**Source material:**

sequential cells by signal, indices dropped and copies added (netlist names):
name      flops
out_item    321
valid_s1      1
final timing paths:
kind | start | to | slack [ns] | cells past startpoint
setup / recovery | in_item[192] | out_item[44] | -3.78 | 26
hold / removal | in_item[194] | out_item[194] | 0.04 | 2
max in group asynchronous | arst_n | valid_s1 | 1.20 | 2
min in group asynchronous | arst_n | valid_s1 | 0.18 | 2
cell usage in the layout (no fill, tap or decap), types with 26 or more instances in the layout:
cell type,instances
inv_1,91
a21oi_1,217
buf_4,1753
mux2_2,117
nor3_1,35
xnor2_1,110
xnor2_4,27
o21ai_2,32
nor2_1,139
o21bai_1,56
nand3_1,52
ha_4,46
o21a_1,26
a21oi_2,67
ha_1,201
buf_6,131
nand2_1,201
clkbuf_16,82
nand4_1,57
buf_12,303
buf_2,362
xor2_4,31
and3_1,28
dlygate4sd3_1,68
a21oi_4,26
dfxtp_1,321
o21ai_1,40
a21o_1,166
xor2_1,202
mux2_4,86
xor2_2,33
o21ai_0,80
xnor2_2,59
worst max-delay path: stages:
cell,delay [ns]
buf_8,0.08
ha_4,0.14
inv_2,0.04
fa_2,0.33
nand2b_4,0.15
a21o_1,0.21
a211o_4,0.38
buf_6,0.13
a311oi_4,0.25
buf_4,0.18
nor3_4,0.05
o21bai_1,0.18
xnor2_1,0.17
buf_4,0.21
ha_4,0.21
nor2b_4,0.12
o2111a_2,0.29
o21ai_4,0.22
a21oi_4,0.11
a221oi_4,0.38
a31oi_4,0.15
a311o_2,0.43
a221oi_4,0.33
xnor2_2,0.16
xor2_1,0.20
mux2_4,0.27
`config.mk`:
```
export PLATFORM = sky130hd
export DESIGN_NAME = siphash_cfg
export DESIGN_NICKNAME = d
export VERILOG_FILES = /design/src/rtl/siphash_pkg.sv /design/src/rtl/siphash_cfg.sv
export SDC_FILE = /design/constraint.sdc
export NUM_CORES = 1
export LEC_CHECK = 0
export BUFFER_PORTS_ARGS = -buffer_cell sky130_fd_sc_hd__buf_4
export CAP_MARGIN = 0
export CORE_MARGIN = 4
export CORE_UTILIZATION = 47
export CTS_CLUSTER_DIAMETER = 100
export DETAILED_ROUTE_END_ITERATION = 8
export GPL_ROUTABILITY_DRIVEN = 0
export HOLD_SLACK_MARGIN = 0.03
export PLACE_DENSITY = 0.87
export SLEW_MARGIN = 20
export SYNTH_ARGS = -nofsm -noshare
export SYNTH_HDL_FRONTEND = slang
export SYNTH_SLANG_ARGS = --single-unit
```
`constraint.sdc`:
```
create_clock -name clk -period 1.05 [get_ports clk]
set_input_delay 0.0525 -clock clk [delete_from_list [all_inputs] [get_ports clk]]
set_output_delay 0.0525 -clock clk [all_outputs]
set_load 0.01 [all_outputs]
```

--

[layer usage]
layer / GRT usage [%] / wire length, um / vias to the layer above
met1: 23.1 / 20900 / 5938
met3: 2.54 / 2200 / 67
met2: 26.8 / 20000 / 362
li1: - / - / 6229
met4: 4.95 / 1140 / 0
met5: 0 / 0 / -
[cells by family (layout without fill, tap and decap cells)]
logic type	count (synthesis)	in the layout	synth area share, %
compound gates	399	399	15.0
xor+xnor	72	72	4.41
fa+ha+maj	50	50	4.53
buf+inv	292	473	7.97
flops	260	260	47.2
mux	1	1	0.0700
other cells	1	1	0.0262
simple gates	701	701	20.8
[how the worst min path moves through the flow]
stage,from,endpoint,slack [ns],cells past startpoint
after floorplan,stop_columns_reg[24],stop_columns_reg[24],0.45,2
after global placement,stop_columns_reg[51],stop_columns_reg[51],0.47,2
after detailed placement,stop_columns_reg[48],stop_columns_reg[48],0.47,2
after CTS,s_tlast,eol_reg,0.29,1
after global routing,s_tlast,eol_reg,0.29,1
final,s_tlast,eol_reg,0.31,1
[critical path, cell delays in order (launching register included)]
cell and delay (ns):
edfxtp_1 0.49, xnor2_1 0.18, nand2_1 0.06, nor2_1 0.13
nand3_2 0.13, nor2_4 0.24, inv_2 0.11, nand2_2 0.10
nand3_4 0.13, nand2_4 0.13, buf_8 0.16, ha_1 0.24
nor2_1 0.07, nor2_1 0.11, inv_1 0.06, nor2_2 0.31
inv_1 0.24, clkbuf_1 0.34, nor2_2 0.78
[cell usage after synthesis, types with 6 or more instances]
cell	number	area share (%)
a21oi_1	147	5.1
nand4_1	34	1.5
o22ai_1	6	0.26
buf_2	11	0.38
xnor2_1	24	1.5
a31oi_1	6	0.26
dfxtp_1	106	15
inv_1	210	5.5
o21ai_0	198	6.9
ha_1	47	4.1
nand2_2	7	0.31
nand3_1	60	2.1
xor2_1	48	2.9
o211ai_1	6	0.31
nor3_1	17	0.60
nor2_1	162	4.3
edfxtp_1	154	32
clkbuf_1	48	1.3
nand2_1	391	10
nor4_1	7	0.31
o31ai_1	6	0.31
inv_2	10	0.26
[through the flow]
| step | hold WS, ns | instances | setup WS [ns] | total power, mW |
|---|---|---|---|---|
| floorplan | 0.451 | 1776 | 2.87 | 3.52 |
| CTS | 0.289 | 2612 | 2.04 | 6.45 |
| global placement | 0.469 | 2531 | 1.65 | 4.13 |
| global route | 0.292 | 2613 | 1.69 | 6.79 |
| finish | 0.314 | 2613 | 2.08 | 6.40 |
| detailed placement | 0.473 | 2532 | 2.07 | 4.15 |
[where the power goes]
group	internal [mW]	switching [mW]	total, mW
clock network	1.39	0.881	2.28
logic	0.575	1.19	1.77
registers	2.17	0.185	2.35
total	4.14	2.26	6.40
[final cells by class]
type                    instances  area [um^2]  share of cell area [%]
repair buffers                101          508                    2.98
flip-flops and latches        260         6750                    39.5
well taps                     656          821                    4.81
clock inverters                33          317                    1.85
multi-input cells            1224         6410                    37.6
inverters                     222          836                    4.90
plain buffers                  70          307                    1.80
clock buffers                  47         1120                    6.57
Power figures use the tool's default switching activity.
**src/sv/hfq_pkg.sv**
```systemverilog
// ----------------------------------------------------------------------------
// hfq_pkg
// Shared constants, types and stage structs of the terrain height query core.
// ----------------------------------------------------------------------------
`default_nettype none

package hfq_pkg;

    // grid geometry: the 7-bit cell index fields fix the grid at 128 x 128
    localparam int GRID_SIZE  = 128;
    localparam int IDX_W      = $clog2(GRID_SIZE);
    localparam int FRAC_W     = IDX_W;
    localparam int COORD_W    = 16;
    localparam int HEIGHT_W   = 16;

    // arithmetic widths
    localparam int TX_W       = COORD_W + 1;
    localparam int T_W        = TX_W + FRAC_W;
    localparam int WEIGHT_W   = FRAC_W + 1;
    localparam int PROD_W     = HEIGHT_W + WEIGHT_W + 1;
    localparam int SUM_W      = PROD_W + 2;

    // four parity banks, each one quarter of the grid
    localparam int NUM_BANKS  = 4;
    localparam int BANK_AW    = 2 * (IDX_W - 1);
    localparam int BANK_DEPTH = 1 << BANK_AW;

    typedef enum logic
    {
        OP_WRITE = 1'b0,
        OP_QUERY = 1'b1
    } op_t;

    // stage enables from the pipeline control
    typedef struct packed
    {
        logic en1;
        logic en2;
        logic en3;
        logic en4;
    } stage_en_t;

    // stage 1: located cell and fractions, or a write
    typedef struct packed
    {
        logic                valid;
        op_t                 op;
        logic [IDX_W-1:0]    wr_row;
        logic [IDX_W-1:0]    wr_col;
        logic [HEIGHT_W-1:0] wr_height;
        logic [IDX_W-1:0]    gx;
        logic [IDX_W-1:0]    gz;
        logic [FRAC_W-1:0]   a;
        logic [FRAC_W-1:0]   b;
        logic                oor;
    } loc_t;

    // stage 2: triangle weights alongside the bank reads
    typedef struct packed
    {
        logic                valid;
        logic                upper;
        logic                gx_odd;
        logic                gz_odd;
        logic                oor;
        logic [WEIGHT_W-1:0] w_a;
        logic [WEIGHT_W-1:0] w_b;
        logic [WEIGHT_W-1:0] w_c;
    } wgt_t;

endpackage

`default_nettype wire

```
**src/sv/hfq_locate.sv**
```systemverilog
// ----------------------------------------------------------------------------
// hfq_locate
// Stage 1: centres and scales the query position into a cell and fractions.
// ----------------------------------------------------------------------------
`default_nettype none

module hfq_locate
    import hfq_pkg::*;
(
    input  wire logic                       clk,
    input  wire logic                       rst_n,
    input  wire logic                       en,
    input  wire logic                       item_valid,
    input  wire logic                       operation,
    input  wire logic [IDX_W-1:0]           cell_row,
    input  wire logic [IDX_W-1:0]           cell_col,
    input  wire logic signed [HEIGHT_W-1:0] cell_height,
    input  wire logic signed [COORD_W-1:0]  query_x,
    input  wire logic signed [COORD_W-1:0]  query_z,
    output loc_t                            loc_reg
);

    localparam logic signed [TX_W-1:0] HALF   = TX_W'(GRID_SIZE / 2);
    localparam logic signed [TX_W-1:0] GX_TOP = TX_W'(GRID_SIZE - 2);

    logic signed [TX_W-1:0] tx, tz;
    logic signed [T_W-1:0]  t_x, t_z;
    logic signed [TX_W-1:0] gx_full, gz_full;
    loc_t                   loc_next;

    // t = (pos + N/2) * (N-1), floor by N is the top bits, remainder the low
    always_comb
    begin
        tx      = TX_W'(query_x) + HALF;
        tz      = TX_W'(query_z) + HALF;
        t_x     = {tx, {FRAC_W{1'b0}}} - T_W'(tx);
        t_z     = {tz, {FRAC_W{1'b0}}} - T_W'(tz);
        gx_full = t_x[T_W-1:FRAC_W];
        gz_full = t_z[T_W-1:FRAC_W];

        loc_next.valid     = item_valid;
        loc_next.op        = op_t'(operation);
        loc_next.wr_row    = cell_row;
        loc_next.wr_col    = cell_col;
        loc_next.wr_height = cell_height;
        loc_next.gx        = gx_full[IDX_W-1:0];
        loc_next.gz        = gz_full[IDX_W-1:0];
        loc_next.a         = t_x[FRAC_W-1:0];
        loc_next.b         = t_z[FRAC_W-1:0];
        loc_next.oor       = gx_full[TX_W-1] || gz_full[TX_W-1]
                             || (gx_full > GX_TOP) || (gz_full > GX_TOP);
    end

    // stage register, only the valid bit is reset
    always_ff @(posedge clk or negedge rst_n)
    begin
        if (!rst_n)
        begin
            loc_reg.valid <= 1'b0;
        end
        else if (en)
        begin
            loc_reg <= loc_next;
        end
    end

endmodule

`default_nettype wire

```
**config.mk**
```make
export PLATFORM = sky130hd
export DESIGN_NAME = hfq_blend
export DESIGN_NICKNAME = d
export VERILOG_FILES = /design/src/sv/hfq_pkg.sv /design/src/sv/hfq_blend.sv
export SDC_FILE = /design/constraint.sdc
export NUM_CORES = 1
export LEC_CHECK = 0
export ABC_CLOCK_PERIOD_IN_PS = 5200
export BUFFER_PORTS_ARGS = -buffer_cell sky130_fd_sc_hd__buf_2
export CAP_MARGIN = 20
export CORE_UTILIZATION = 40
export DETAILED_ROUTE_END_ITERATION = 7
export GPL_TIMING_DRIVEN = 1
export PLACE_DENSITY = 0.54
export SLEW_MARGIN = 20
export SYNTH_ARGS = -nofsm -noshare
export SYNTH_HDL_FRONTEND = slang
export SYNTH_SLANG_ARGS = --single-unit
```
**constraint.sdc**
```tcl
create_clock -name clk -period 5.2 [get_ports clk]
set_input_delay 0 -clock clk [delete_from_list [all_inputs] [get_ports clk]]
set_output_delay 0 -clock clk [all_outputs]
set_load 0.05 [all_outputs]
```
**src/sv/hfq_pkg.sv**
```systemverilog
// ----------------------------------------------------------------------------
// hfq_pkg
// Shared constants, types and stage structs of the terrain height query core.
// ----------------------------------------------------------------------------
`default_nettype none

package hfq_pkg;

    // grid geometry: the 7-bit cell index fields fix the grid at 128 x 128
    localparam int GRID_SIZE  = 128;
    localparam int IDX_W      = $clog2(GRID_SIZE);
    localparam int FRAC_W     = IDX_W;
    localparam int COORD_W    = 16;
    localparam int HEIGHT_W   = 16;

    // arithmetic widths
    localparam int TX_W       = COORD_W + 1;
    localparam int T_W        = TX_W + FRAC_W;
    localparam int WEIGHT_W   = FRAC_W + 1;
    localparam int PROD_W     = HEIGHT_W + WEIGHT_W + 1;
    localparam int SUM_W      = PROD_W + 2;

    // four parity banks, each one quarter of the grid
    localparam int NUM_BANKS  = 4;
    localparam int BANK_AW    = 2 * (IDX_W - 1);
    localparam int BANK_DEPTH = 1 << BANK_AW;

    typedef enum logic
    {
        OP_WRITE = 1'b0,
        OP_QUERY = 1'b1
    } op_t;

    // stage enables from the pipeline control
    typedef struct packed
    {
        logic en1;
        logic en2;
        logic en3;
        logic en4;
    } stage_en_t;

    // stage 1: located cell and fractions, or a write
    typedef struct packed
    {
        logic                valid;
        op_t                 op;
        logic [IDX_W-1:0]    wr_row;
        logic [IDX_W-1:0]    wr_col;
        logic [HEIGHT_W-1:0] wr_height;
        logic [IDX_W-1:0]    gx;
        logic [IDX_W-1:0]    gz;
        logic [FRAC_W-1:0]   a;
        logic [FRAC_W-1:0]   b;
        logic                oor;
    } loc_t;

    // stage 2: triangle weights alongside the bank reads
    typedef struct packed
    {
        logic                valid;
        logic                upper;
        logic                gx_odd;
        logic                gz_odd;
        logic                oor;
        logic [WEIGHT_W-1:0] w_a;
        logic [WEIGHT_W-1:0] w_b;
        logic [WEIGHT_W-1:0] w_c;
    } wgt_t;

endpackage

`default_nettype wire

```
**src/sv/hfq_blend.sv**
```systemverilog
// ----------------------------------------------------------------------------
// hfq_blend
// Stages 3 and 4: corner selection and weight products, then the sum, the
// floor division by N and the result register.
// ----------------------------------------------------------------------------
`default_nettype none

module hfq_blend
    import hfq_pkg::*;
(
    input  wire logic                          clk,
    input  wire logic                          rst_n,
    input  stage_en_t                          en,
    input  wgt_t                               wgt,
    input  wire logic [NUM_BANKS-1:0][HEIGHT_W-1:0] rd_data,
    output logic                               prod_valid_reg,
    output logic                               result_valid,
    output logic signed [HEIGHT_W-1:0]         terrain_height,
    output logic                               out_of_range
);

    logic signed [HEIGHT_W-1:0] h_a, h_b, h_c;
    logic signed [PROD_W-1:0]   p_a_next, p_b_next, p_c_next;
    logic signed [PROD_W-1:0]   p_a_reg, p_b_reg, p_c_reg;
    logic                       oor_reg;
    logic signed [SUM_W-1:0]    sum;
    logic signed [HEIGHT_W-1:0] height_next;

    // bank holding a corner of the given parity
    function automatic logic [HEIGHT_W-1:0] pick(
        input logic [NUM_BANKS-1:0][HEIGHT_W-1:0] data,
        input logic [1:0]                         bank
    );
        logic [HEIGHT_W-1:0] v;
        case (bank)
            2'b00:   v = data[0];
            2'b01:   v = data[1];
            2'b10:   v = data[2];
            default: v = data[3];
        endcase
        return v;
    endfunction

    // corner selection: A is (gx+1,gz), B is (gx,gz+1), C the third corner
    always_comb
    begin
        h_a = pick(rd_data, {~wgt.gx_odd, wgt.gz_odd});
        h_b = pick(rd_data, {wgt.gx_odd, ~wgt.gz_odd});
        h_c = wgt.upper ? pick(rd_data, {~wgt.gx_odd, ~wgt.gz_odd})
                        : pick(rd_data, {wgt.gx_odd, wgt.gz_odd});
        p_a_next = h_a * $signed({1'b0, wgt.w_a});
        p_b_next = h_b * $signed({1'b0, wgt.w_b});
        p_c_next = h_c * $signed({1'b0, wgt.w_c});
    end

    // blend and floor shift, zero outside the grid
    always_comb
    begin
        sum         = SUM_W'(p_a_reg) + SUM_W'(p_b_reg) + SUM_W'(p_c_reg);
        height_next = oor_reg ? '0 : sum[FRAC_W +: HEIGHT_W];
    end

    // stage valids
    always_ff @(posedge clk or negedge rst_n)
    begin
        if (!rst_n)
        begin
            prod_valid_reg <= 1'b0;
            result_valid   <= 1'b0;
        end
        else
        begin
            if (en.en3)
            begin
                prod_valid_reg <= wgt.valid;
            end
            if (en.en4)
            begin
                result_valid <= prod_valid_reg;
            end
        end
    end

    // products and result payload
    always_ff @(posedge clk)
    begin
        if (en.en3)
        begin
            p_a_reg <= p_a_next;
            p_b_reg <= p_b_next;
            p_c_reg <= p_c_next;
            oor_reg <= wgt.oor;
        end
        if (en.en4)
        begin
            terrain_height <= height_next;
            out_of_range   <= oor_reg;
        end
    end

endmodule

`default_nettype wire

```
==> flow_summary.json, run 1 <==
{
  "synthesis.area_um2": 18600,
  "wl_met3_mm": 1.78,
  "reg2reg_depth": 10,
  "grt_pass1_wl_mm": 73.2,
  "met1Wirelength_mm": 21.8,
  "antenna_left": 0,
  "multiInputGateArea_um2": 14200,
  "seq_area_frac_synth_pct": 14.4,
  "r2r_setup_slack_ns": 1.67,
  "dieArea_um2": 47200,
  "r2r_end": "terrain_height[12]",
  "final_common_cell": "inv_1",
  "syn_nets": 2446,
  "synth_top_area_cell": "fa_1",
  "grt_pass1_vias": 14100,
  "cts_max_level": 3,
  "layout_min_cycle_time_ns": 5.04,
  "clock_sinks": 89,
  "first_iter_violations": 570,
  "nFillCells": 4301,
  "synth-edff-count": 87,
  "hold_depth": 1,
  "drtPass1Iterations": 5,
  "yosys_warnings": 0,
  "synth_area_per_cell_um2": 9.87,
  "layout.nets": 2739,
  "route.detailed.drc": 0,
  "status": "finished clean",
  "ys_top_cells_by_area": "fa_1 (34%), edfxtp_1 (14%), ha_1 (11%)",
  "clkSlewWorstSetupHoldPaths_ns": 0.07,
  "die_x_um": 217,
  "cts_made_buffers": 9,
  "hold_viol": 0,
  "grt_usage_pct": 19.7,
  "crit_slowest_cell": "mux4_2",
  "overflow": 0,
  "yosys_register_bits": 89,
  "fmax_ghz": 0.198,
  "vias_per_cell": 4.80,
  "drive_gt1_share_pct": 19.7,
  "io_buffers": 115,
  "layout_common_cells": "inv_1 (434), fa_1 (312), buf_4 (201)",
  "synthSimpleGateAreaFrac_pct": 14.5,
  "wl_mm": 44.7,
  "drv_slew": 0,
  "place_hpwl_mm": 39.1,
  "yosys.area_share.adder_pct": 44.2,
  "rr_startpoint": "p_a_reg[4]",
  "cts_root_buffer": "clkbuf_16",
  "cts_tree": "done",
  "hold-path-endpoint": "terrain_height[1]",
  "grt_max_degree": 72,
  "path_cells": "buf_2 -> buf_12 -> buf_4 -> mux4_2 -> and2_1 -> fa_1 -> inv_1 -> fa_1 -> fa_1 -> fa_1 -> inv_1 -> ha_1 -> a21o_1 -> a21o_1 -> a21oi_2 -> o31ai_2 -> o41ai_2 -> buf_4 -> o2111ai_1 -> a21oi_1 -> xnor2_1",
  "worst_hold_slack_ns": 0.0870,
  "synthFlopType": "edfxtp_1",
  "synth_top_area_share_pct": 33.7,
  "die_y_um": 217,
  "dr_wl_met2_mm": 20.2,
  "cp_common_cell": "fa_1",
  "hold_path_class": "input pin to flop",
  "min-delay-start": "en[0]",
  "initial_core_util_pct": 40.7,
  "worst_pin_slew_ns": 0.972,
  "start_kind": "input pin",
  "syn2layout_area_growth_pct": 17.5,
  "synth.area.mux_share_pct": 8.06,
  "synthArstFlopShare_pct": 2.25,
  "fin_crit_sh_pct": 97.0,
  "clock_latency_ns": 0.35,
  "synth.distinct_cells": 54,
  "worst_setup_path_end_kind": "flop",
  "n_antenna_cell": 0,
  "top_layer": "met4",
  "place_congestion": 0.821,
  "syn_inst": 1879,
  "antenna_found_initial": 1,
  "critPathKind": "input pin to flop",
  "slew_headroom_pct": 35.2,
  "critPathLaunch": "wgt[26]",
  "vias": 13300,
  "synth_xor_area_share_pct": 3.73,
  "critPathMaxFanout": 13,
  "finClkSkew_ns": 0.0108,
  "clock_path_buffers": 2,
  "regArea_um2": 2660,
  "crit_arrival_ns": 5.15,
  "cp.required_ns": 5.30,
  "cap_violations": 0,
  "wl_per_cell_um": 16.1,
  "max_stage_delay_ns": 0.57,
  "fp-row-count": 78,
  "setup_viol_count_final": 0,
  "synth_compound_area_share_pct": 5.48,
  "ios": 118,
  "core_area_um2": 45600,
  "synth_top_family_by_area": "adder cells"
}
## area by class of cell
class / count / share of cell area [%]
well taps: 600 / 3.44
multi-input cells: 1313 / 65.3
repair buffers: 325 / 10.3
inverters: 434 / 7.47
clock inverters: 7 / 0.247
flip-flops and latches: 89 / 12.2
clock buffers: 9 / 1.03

**Exercise goal:**
Looking at the data above, return every line from the one with "sequential cells by" down to the one with "xnor2_2,0.16", exactly and inclusively.

**Your response:**
sequential cells by signal, indices dropped and copies added (netlist names):
name      flops
out_item    321
valid_s1      1
final timing paths:
kind | start | to | slack [ns] | cells past startpoint
setup / recovery | in_item[192] | out_item[44] | -3.78 | 26
hold / removal | in_item[194] | out_item[194] | 0.04 | 2
max in group asynchronous | arst_n | valid_s1 | 1.20 | 2
min in group asynchronous | arst_n | valid_s1 | 0.18 | 2
cell usage in the layout (no fill, tap or decap), types with 26 or more instances in the layout:
cell type,instances
inv_1,91
a21oi_1,217
buf_4,1753
mux2_2,117
nor3_1,35
xnor2_1,110
xnor2_4,27
o21ai_2,32
nor2_1,139
o21bai_1,56
nand3_1,52
ha_4,46
o21a_1,26
a21oi_2,67
ha_1,201
buf_6,131
nand2_1,201
clkbuf_16,82
nand4_1,57
buf_12,303
buf_2,362
xor2_4,31
and3_1,28
dlygate4sd3_1,68
a21oi_4,26
dfxtp_1,321
o21ai_1,40
a21o_1,166
xor2_1,202
mux2_4,86
xor2_2,33
o21ai_0,80
xnor2_2,59
worst max-delay path: stages:
cell,delay [ns]
buf_8,0.08
ha_4,0.14
inv_2,0.04
fa_2,0.33
nand2b_4,0.15
a21o_1,0.21
a211o_4,0.38
buf_6,0.13
a311oi_4,0.25
buf_4,0.18
nor3_4,0.05
o21bai_1,0.18
xnor2_1,0.17
buf_4,0.21
ha_4,0.21
nor2b_4,0.12
o2111a_2,0.29
o21ai_4,0.22
a21oi_4,0.11
a221oi_4,0.38
a31oi_4,0.15
a311o_2,0.43
a221oi_4,0.33
xnor2_2,0.16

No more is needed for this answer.